OSDir


[Date Prev][Date Next][Thread Prev][Thread Next][Date Index][Thread Index]

Re: Checkpoint is not triggering as per configuration


Great, I will give a try.
Thanks,
Tao

On Tue, May 15, 2018 at 12:50 AM, Piotr Nowojski <piotr@xxxxxxxxxxxxxxxxx> wrote:
Hi,


1. What if you set `org.apache.flink.streaming.api.functions.source.FileProcessingMode#PROCESS_CONTINUOUSLY`? This will prevent split source from finishing, so checkpointing should work fine. Downside is that you would have to on your own, manually, determine whether the job has finished/completed or not.

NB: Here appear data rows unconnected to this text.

<file path="src/rtl/mem_access_unit_pkg.sv">
// Shared encodings for the data-memory access path: access sizes and FSM states.
package mem_access_unit_pkg;

  localparam logic [1:0] SZ_BYTE = 2'b00;
  localparam logic [1:0] SZ_HALF = 2'b01;
  localparam logic [1:0] SZ_WORD = 2'b10;

  typedef enum logic [1:0] {
    IDLE    = 2'd0,
    LD_WAIT = 2'd1,
    ST_RD   = 2'd2,
    ST_WR   = 2'd3
  } state_t;

  // Reserved size 11 is rejected the same way as an unaligned address.
  function automatic logic is_misaligned(input logic [1:0] size, input logic [1:0] offset);
    case (size)
      SZ_BYTE: return 1'b0;
      SZ_HALF: return offset[0];
      SZ_WORD: return offset != 2'b00;
      default: return 1'b1;
    endcase
  endfunction

endpackage

</file>
<file path="src/rtl/mem_access_unit_lane_align.sv">
// Combinational lane steering: extract/extend a load lane from a RAM word, and merge
// a sub-word store into the old RAM word.
module mem_access_unit_lane_align
  import mem_access_unit_pkg::*;
#(
  parameter bit BIG_ENDIAN = 1'b0
) (
  input  logic [1:0]  size,
  input  logic [1:0]  offset,
  input  logic        is_signed,
  input  logic [31:0] ram_word,
  input  logic [31:0] wdata,
  output logic [31:0] load_data,
  output logic [31:0] merged
);

  logic [4:0]  shamt;
  logic [31:0] mask;
  logic [31:0] lane;

  always_comb begin
    shamt = '0;
    mask  = '1;
    // Big-endian byte 0 lives in the top lane, so the offset is mirrored.
    case (size)
      SZ_BYTE: begin
        shamt = BIG_ENDIAN ? {~offset, 3'b000} : {offset, 3'b000};
        mask  = 32'h0000_00FF;
      end
      SZ_HALF: begin
        shamt = BIG_ENDIAN ? {~offset[1], 4'b0000} : {offset[1], 4'b0000};
        mask  = 32'h0000_FFFF;
      end
      default: ;
    endcase

    lane = ram_word >> shamt;
    case (size)
      SZ_BYTE: load_data = {{24{is_signed & lane[7]}}, lane[7:0]};
      SZ_HALF: load_data = {{16{is_signed & lane[15]}}, lane[15:0]};
      default: load_data = ram_word;
    endcase

    merged = (ram_word & ~(mask << shamt)) | ((wdata & mask) << shamt);
  end

endmodule

</file>
<file path="src/rtl/mem_access_unit.sv">
// Core data-port to word-wide data_ram adapter: sub-word loads, read-modify-write
// sub-word stores, misalignment rejection and core stall.
//   state   | meaning
//   IDLE    | accept request; word store writes here, misaligned rejected here
//   LD_WAIT | ram_dout valid, return extended load data
//   ST_RD   | ram_dout valid, latch merged word
//   ST_WR   | write merged word
module mem_access_unit
  import mem_access_unit_pkg::*;
#(
  parameter int RAM_AW     = 10,
  parameter bit BIG_ENDIAN = 1'b0
) (
  input  logic              clk,
  input  logic              rst,
  input  logic              req_valid,
  input  logic              req_wen,
  input  logic [1:0]        req_size,
  input  logic              req_signed,
  input  logic [31:0]       req_addr,
  input  logic [31:0]       req_wdata,
  output logic              req_stall,
  output logic [31:0]       rdata,
  output logic              rdata_valid,
  output logic              misalign,
  output logic              ram_we,
  output logic [RAM_AW-1:0] ram_addr,
  output logic [31:0]       ram_din,
  input  logic [31:0]       ram_dout
);

  state_t      state;
  logic [31:0] merge_q;
  logic [31:0] rdata_q;
  logic [31:0] load_data;
  logic [31:0] merged;
  logic        bad;

  // Upper address bits wrap into the RAM.
  logic [31-RAM_AW-2:0] unused_addr_hi;
  assign unused_addr_hi = req_addr[31:RAM_AW+2];

  assign ram_addr = req_addr[RAM_AW+1:2];
  assign bad      = is_misaligned(req_size, req_addr[1:0]);

  mem_access_unit_lane_align #(.BIG_ENDIAN(BIG_ENDIAN)) u_align (
    .size      (req_size),
    .offset    (req_addr[1:0]),
    .is_signed (req_signed),
    .ram_word  (ram_dout),
    .wdata     (req_wdata),
    .load_data (load_data),
    .merged    (merged)
  );

  always_ff @(posedge clk) begin
    if (rst) begin
      state   <= IDLE;
      merge_q <= '0;
      rdata_q <= '0;
    end else begin
      case (state)
        IDLE: begin
          if (req_valid && !bad) begin
            if (!req_wen)                state <= LD_WAIT;
            else if (req_size != SZ_WORD) state <= ST_RD;
          end
        end
        LD_WAIT: begin
          rdata_q <= load_data;
          state   <= IDLE;
        end
        ST_RD: begin
          merge_q <= merged;
          state   <= ST_WR;
        end
        ST_WR:   state <= IDLE;
        default: state <= IDLE;
      endcase
    end
  end

  // Outputs are gated by rst so a reset mid-store can never write the RAM.
  always_comb begin
    req_stall   = 1'b0;
    rdata_valid = 1'b0;
    misalign    = 1'b0;
    ram_we      = 1'b0;
    ram_din     = '0;
    rdata       = rdata_q;
    if (!rst) begin
      case (state)
        IDLE: begin
          if (req_valid) begin
            if (bad) begin
              misalign = 1'b1;
            end else if (req_wen && req_size == SZ_WORD) begin
              ram_we  = 1'b1;
              ram_din = req_wdata;
            end else begin
              req_stall = 1'b1;
            end
          end
        end
        LD_WAIT: begin
          rdata       = load_data;
          rdata_valid = 1'b1;
        end
        ST_RD: req_stall = 1'b1;
        ST_WR: begin
          ram_we  = 1'b1;
          ram_din = merge_q;
        end
        default: ;
      endcase
    end
  end

endmodule

</file>
`config.mk`:
```
export PLATFORM = sky130hd
export DESIGN_NAME = cuckoo_write_back_stage
export DESIGN_NICKNAME = d
export VERILOG_FILES = /design/src/rtl/cuckoo_write_back_stage.sv
export SDC_FILE = /design/constraint.sdc
export NUM_CORES = 1
export LEC_CHECK = 0
export ABC_AREA = 1
export CORE_MARGIN = 4
export CORE_UTILIZATION = 45
export DETAILED_ROUTE_END_ITERATION = 8
export PLACE_DENSITY = 0.8
export SYNTH_ARGS = -nofsm -noshare
export SYNTH_HDL_FRONTEND = slang
export SYNTH_SLANG_ARGS = --single-unit
```
`constraint.sdc`:
```
create_clock -name clk -period 2.9 [get_ports clk]
set_input_delay 0.58 -clock clk [delete_from_list [all_inputs] [get_ports clk]]
set_output_delay 0.58 -clock clk [all_outputs]
set_load 0.02 [all_outputs]
```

Other things that come to my mind would require some coding:

2. Look at org.apache.flink.streaming.api.environment.StreamExecutionEnvironment#createFileInput, copy it’s code and replace `ContinuousFileMonitoringFunction` with something that finishes on some custom event/action/condition. The code that you would have to modify/replace is alongside usages of `FileProcessingMode monitoringMode`.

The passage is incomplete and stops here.